◆ **Extracted data entries**
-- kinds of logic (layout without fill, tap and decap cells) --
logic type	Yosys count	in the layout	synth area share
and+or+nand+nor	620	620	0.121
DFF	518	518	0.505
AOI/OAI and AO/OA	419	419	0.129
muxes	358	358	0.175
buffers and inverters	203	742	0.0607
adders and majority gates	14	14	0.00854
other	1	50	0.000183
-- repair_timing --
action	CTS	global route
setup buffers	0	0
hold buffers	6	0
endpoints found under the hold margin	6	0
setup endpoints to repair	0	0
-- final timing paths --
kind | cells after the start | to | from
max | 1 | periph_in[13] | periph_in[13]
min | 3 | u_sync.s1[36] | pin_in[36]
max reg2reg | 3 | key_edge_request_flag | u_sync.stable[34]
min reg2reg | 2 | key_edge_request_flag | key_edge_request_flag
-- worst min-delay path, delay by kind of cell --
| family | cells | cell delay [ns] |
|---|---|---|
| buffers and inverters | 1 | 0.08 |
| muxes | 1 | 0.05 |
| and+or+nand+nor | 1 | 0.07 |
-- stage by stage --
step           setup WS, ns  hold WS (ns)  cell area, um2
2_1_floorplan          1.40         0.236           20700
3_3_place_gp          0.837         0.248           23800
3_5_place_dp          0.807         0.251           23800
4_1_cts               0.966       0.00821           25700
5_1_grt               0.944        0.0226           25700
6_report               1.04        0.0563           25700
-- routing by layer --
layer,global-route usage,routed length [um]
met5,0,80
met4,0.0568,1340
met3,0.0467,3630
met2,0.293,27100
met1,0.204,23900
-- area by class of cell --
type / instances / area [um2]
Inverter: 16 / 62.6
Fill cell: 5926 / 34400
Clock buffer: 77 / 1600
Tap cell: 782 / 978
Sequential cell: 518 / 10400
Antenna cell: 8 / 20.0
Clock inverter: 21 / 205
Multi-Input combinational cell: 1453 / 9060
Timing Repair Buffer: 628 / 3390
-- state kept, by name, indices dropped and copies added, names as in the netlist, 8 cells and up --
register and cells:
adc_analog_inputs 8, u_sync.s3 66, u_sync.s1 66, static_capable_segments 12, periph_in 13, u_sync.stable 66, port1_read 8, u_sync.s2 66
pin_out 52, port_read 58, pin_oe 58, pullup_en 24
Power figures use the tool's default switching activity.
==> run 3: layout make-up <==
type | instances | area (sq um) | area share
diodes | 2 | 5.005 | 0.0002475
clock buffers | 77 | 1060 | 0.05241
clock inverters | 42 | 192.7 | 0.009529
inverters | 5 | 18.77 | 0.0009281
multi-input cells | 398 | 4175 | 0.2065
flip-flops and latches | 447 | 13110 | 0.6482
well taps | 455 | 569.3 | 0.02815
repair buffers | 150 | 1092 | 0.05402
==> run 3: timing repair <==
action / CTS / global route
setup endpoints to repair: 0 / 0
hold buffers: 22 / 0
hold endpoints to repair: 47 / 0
<file path="config.mk">
export PLATFORM = sky130hd
export DESIGN_NAME = fp_inexact_exception_logic
export DESIGN_NICKNAME = d
export VERILOG_FILES = /design/src/hw/fp_inexact_pkg.sv /design/src/hw/fp_inexact_exception_logic.sv /design/src/hw/fp_result_packer.sv
export SDC_FILE = /design/constraint.sdc
export NUM_CORES = 1
export LEC_CHECK = 0
export BUFFER_PORTS_ARGS = -buffer_cell sky130_fd_sc_hd__buf_4
export CAP_MARGIN = 40
export CORE_UTILIZATION = 40
export DETAILED_ROUTE_END_ITERATION = 10
export PLACE_DENSITY = 0.69
export SETUP_SLACK_MARGIN = 0.3
export SYNTH_ARGS = -nofsm -noshare
export SYNTH_HDL_FRONTEND = slang
export SYNTH_SLANG_ARGS = --single-unit
</file>
<file path="constraint.sdc">
create_clock -name aclk -period 4.8 [get_ports aclk]
set_input_delay 0.96 -clock aclk [delete_from_list [all_inputs] [get_ports aclk]]
set_output_delay 0.96 -clock aclk [all_outputs]
set_load 0.01 [all_outputs]
</file>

◆ **Exercise aim**
Reproduce the entries above in full, so that each one reads exactly as before.

◆ **Exercise response**
-- kinds of logic (layout without fill, tap and decap cells) --
logic type	Yosys count	in the layout	synth area share
and+or+nand+nor	620	620	0.121
DFF	518	518	0.505
AOI/OAI and AO/OA	419	419	0.129
muxes	358	358	0.175
buffers and inverters	203	742	0.0607
adders and majority gates	14	14	0.00854
other	1	50	0.000183
-- repair_timing --
action	CTS	global route
setup buffers	0	0
hold buffers	6	0
endpoints found under the hold margin	6	0
setup endpoints to repair	0	0
-- final timing paths --
kind | cells after the start | to | from
max | 1 | periph_in[13] | periph_in[13]
min | 3 | u_sync.s1[36] | pin_in[36]
max reg2reg | 3 | key_edge_request_flag | u_sync.stable[34]
min reg2reg | 2 | key_edge_request_flag | key_edge_request_flag
-- worst min-delay path, delay by kind of cell --
| family | cells | cell delay [ns] |
|---|---|---|
| buffers and inverters | 1 | 0.08 |
| muxes | 1 | 0.05 |
| and+or+nand+nor | 1 | 0.07 |
-- stage by stage --
step           setup WS, ns  hold WS (ns)  cell area, um2
2_1_floorplan          1.40         0.236           20700
3_3_place_gp          0.837         0.248           23800
3_5_place_dp          0.807         0.251           23800
4_1_cts               0.966       0.00821           25700
5_1_grt               0.944        0.0226           25700
6_report               1.04        0.0563           25700
-- routing by layer --
layer,global-route usage,routed length [um]
met5,0,80
met4,0.0568,1340
met3,0.0467,3630
met2,0.293,27100
met1,0.204,23900
-- area by class of cell --
type / instances / area [um2]
Inverter: 16 / 62.6
Fill cell: 5926 / 34400
Clock buffer: 77 / 1600
Tap cell: 782 / 978
Sequential cell: 518 / 10400
Antenna cell: 8 / 20.0
Clock inverter: 21 / 205
Multi-Input combinational cell: 1453 / 9060
Timing Repair Buffer: 628 / 3390
-- state kept, by name, indices dropped and copies added, names as in the netlist, 8 cells and up --
register and cells:
adc_analog_inputs 8, u_sync.s3 66, u_sync.s1 66, static_capable_segments 12, periph_in 13, u_sync.stable 66, port1_read 8, u_sync.s2 66
pin_out 52, port_read 58, pin_oe 58, pullup_en 24
Power figures use the tool's default switching activity.
==> run 3: layout make-up <==
type | instances | area (sq um) | area share
diodes | 2 | 5.005 | 0.0002475
clock buffers | 77 | 1060 | 0.05241
clock inverters | 42 | 192.7 | 0.009529
inverters | 5 | 18.77 | 0.0009281
multi-input cells | 398 | 4175 | 0.2065
flip-flops and latches | 447 | 13110 | 0.6482
well taps | 455 | 569.3 | 0.02815
repair buffers | 150 | 1092 | 0.05402
==> run 3: timing repair <==
action / CTS / global route
setup endpoints to repair: 0 / 0
hold buffers: 22 / 0
hold endpoints to repair: 47 / 0
<file path="config.mk">
export PLATFORM = sky130hd
export DESIGN_NAME = fp_inexact_exception_logic
export DESIGN_NICKNAME = d
export VERILOG_FILES = /design/src/hw/fp_inexact_pkg.sv /design/src/hw/fp_inexact_exception_logic.sv /design/src/hw/fp_result_packer.sv
export SDC_FILE = /design/constraint.sdc
export NUM_CORES = 1
export LEC_CHECK = 0
export BUFFER_PORTS_ARGS = -buffer_cell sky130_fd_sc_hd__buf_4
export CAP_MARGIN = 40
export CORE_UTILIZATION = 40
export DETAILED_ROUTE_END_ITERATION = 10
export PLACE_DENSITY = 0.69
export SETUP_SLACK_MARGIN = 0.3
export SYNTH_ARGS = -nofsm -noshare
export SYNTH_HDL_FRONTEND = slang
export SYNTH_SLANG_ARGS = --single-unit
</file>
<file path="constraint.sdc">
create_clock -name aclk -period 4.8 [get_ports aclk]
set_input_delay 0.96 -clock aclk [delete_from_list [all_inputs] [get_ports aclk]]
set_output_delay 0.96 -clock aclk [all_outputs]
set_load 0.01 [all_outputs]
</file>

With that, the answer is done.